Copy each entry exactly, leaving nothing out.

(Stored items)
┏━━

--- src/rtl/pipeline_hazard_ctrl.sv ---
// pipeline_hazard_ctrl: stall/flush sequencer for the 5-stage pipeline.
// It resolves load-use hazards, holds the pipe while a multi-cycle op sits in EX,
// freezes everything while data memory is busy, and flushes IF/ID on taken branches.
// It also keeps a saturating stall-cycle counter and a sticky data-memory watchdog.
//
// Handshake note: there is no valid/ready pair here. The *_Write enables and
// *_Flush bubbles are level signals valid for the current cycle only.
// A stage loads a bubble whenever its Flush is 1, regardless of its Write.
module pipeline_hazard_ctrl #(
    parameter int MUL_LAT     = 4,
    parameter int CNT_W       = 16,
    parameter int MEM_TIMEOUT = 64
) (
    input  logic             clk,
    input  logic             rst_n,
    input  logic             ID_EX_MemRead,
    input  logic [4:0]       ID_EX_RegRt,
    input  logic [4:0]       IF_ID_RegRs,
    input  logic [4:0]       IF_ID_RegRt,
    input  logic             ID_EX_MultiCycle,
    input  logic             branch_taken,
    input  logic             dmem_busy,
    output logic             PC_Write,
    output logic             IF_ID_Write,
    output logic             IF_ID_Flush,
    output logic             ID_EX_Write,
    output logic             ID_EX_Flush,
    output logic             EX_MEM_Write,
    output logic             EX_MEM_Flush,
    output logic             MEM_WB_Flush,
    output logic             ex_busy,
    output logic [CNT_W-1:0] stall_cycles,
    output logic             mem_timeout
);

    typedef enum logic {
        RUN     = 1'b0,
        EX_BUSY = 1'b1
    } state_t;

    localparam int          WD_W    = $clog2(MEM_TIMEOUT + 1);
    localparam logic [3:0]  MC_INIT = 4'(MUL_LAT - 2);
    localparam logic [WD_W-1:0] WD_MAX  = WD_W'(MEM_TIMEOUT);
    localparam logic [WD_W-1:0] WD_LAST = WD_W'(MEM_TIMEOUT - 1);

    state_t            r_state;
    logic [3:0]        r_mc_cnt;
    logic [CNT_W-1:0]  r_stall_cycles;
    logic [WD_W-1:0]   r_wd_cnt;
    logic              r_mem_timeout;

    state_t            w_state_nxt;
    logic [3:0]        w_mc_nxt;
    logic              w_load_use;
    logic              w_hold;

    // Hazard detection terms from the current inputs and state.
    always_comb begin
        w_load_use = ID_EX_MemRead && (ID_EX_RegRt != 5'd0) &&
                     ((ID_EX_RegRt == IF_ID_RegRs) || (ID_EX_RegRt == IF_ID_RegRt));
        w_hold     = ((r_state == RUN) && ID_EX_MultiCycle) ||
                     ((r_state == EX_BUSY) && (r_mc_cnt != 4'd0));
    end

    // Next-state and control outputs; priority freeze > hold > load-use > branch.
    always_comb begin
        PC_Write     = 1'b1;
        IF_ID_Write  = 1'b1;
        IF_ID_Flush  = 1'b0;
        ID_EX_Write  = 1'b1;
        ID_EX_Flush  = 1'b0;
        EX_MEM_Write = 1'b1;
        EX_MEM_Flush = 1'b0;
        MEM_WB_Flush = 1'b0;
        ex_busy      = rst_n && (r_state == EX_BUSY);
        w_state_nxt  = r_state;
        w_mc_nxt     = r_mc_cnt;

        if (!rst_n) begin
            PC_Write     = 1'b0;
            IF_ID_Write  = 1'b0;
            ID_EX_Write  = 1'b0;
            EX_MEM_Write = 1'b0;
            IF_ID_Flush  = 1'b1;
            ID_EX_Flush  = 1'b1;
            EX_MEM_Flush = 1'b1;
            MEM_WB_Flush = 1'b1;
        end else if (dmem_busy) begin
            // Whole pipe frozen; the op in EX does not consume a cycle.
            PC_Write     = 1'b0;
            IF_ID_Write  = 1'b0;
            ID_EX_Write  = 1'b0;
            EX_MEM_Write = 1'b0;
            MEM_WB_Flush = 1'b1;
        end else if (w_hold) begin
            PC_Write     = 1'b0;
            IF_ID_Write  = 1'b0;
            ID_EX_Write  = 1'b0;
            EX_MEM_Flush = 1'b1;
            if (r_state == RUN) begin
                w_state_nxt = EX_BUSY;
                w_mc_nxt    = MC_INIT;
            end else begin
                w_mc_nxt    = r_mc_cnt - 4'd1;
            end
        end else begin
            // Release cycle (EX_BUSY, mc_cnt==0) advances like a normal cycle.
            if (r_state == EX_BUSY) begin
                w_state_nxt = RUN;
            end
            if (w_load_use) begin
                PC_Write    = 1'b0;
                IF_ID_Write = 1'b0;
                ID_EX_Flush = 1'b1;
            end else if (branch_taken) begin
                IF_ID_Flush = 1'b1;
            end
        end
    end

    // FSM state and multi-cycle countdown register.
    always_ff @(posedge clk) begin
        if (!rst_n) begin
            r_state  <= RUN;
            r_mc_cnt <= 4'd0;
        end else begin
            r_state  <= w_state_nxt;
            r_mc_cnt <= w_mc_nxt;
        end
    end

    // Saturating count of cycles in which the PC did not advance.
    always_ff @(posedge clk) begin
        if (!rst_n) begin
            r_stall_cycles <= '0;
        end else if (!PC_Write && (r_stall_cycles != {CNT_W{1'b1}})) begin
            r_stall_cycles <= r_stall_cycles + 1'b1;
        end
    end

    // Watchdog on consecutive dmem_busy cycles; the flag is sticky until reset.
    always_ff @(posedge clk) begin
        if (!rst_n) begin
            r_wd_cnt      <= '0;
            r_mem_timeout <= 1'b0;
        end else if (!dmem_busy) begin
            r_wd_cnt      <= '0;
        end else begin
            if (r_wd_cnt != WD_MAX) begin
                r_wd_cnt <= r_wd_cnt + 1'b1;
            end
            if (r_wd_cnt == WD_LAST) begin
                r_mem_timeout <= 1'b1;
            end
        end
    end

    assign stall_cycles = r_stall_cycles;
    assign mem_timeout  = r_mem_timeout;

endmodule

┗━━

### Response to the task
--- src/rtl/pipeline_hazard_ctrl.sv ---
// pipeline_hazard_ctrl: stall/flush sequencer for the 5-stage pipeline.
// It resolves load-use hazards, holds the pipe while a multi-cycle op sits in EX,
// freezes everything while data memory is busy, and flushes IF/ID on taken branches.
// It also keeps a saturating stall-cycle counter and a sticky data-memory watchdog.
//
// Handshake note: there is no valid/ready pair here. The *_Write enables and
// *_Flush bubbles are level signals valid for the current cycle only.
// A stage loads a bubble whenever its Flush is 1, regardless of its Write.
module pipeline_hazard_ctrl #(
    parameter int MUL_LAT     = 4,
    parameter int CNT_W       = 16,
    parameter int MEM_TIMEOUT = 64
) (
    input  logic             clk,
    input  logic             rst_n,
    input  logic             ID_EX_MemRead,
    input  logic [4:0]       ID_EX_RegRt,
    input  logic [4:0]       IF_ID_RegRs,
    input  logic [4:0]       IF_ID_RegRt,
    input  logic             ID_EX_MultiCycle,
    input  logic             branch_taken,
    input  logic             dmem_busy,
    output logic             PC_Write,
    output logic             IF_ID_Write,
    output logic             IF_ID_Flush,
    output logic             ID_EX_Write,
    output logic             ID_EX_Flush,
    output logic             EX_MEM_Write,
    output logic             EX_MEM_Flush,
    output logic             MEM_WB_Flush,
    output logic             ex_busy,
    output logic [CNT_W-1:0] stall_cycles,
    output logic             mem_timeout
);

    typedef enum logic {
        RUN     = 1'b0,
        EX_BUSY = 1'b1
    } state_t;

    localparam int          WD_W    = $clog2(MEM_TIMEOUT + 1);
    localparam logic [3:0]  MC_INIT = 4'(MUL_LAT - 2);
    localparam logic [WD_W-1:0] WD_MAX  = WD_W'(MEM_TIMEOUT);
    localparam logic [WD_W-1:0] WD_LAST = WD_W'(MEM_TIMEOUT - 1);

    state_t            r_state;
    logic [3:0]        r_mc_cnt;
    logic [CNT_W-1:0]  r_stall_cycles;
    logic [WD_W-1:0]   r_wd_cnt;
    logic              r_mem_timeout;

    state_t            w_state_nxt;
    logic [3:0]        w_mc_nxt;
    logic              w_load_use;
    logic              w_hold;

    // Hazard detection terms from the current inputs and state.
    always_comb begin
        w_load_use = ID_EX_MemRead && (ID_EX_RegRt != 5'd0) &&
                     ((ID_EX_RegRt == IF_ID_RegRs) || (ID_EX_RegRt == IF_ID_RegRt));
        w_hold     = ((r_state == RUN) && ID_EX_MultiCycle) ||
                     ((r_state == EX_BUSY) && (r_mc_cnt != 4'd0));
    end

    // Next-state and control outputs; priority freeze > hold > load-use > branch.
    always_comb begin
        PC_Write     = 1'b1;
        IF_ID_Write  = 1'b1;
        IF_ID_Flush  = 1'b0;
        ID_EX_Write  = 1'b1;
        ID_EX_Flush  = 1'b0;
        EX_MEM_Write = 1'b1;
        EX_MEM_Flush = 1'b0;
        MEM_WB_Flush = 1'b0;
        ex_busy      = rst_n && (r_state == EX_BUSY);
        w_state_nxt  = r_state;
        w_mc_nxt     = r_mc_cnt;

        if (!rst_n) begin
            PC_Write     = 1'b0;
            IF_ID_Write  = 1'b0;
            ID_EX_Write  = 1'b0;
            EX_MEM_Write = 1'b0;
            IF_ID_Flush  = 1'b1;
            ID_EX_Flush  = 1'b1;
            EX_MEM_Flush = 1'b1;
            MEM_WB_Flush = 1'b1;
        end else if (dmem_busy) begin
            // Whole pipe frozen; the op in EX does not consume a cycle.
            PC_Write     = 1'b0;
            IF_ID_Write  = 1'b0;
            ID_EX_Write  = 1'b0;
            EX_MEM_Write = 1'b0;
            MEM_WB_Flush = 1'b1;
        end else if (w_hold) begin
            PC_Write     = 1'b0;
            IF_ID_Write  = 1'b0;
            ID_EX_Write  = 1'b0;
            EX_MEM_Flush = 1'b1;
            if (r_state == RUN) begin
                w_state_nxt = EX_BUSY;
                w_mc_nxt    = MC_INIT;
            end else begin
                w_mc_nxt    = r_mc_cnt - 4'd1;
            end
        end else begin
            // Release cycle (EX_BUSY, mc_cnt==0) advances like a normal cycle.
            if (r_state == EX_BUSY) begin
                w_state_nxt = RUN;
            end
            if (w_load_use) begin
                PC_Write    = 1'b0;
                IF_ID_Write = 1'b0;
                ID_EX_Flush = 1'b1;
            end else if (branch_taken) begin
                IF_ID_Flush = 1'b1;
            end
        end
    end

    // FSM state and multi-cycle countdown register.
    always_ff @(posedge clk) begin
        if (!rst_n) begin
            r_state  <= RUN;
            r_mc_cnt <= 4'd0;
        end else begin
            r_state  <= w_state_nxt;
            r_mc_cnt <= w_mc_nxt;
        end
    end

    // Saturating count of cycles in which the PC did not advance.
    always_ff @(posedge clk) begin
        if (!rst_n) begin
            r_stall_cycles <= '0;
        end else if (!PC_Write && (r_stall_cycles != {CNT_W{1'b1}})) begin
            r_stall_cycles <= r_stall_cycles + 1'b1;
        end
    end

    // Watchdog on consecutive dmem_busy cycles; the flag is sticky until reset.
    always_ff @(posedge clk) begin
        if (!rst_n) begin
            r_wd_cnt      <= '0;
            r_mem_timeout <= 1'b0;
        end else if (!dmem_busy) begin
            r_wd_cnt      <= '0;
        end else begin
            if (r_wd_cnt != WD_MAX) begin
                r_wd_cnt <= r_wd_cnt + 1'b1;
            end
            if (r_wd_cnt == WD_LAST) begin
                r_mem_timeout <= 1'b1;
            end
        end
    end

    assign stall_cycles = r_stall_cycles;
    assign mem_timeout  = r_mem_timeout;

endmodule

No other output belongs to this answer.